[THE TASK]: In the listing below, find the line containing "export CTS_CLUSTER_SIZE = 30" and the line containing "# the make line". Repeat exactly those two lines and every line between them, nothing more.

[GIVEN ENTRIES]:
##########

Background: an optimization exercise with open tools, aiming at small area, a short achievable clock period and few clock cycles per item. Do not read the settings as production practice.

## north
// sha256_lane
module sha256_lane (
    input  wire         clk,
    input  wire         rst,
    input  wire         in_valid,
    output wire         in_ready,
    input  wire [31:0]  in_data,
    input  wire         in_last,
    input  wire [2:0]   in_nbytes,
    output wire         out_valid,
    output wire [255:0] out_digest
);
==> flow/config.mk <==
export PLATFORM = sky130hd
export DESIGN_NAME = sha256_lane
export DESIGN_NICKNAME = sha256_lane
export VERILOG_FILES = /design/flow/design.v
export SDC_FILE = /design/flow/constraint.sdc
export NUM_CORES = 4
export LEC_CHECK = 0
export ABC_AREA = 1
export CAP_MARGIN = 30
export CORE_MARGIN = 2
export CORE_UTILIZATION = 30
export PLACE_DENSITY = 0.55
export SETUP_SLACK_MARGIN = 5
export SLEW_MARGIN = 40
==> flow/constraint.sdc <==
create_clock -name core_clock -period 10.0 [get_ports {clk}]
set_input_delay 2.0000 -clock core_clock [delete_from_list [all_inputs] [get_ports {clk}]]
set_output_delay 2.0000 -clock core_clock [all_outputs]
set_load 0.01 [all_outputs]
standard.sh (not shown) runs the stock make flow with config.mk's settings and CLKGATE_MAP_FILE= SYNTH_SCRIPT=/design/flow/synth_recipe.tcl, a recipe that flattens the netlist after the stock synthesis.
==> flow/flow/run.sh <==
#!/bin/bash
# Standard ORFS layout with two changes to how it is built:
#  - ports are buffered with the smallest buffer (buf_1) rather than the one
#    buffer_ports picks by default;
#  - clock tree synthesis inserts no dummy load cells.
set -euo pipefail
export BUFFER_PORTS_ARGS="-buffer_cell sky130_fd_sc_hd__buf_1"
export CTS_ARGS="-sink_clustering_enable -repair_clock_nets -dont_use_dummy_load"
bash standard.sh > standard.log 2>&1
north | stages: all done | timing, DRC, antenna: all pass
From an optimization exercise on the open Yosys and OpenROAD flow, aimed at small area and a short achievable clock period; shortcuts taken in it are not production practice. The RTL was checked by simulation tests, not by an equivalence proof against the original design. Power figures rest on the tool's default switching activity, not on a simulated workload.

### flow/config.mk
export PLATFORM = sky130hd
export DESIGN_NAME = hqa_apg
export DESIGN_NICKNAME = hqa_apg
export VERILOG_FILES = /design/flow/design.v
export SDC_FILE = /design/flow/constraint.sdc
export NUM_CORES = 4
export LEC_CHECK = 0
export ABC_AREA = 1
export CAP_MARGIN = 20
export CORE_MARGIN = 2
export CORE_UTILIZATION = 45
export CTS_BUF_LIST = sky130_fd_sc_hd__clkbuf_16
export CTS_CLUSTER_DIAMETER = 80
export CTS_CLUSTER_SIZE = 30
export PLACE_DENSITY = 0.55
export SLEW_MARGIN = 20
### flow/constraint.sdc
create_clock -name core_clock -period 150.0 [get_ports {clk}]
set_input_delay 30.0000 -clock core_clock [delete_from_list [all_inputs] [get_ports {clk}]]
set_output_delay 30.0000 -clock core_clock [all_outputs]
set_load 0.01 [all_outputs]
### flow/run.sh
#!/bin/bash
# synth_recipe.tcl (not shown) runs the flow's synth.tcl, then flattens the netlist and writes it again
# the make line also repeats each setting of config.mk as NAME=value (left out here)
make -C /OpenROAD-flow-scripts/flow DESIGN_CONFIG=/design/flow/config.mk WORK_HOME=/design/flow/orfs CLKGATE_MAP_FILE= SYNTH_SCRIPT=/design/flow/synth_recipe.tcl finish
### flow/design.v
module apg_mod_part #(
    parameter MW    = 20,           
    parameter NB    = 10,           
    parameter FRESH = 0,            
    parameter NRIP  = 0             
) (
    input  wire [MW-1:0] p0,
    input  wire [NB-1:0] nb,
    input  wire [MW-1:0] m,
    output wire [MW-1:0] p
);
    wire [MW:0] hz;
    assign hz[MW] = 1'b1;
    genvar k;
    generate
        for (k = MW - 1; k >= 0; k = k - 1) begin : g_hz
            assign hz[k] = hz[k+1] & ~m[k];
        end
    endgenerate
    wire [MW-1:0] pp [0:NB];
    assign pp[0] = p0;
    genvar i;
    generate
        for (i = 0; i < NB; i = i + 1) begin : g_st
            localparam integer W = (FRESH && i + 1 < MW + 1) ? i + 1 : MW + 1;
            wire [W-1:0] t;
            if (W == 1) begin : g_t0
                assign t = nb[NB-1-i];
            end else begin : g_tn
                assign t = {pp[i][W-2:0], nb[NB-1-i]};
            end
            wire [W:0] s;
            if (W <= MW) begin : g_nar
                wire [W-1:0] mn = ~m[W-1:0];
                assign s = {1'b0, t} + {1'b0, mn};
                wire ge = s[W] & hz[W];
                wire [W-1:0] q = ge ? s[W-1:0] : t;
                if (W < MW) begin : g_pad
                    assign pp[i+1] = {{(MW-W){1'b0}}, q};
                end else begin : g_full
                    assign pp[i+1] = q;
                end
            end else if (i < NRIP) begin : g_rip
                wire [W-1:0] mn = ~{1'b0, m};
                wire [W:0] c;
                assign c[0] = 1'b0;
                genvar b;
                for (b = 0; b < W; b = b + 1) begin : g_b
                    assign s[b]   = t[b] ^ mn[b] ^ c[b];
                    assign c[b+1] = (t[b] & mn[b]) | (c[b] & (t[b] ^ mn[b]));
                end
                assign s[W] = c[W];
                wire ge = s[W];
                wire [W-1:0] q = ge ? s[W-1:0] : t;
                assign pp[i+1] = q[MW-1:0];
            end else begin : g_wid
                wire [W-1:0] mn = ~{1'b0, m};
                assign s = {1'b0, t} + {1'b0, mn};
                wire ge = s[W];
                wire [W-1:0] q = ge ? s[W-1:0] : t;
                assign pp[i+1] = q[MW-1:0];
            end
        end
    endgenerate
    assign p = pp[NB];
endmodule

##########

[EXPECTED OUTPUT]:
export CTS_CLUSTER_SIZE = 30
export PLACE_DENSITY = 0.55
export SLEW_MARGIN = 20
### flow/constraint.sdc
create_clock -name core_clock -period 150.0 [get_ports {clk}]
set_input_delay 30.0000 -clock core_clock [delete_from_list [all_inputs] [get_ports {clk}]]
set_output_delay 30.0000 -clock core_clock [all_outputs]
set_load 0.01 [all_outputs]
### flow/run.sh
#!/bin/bash
# synth_recipe.tcl (not shown) runs the flow's synth.tcl, then flattens the netlist and writes it again
# the make line also repeats each setting of config.mk as NAME=value (left out here)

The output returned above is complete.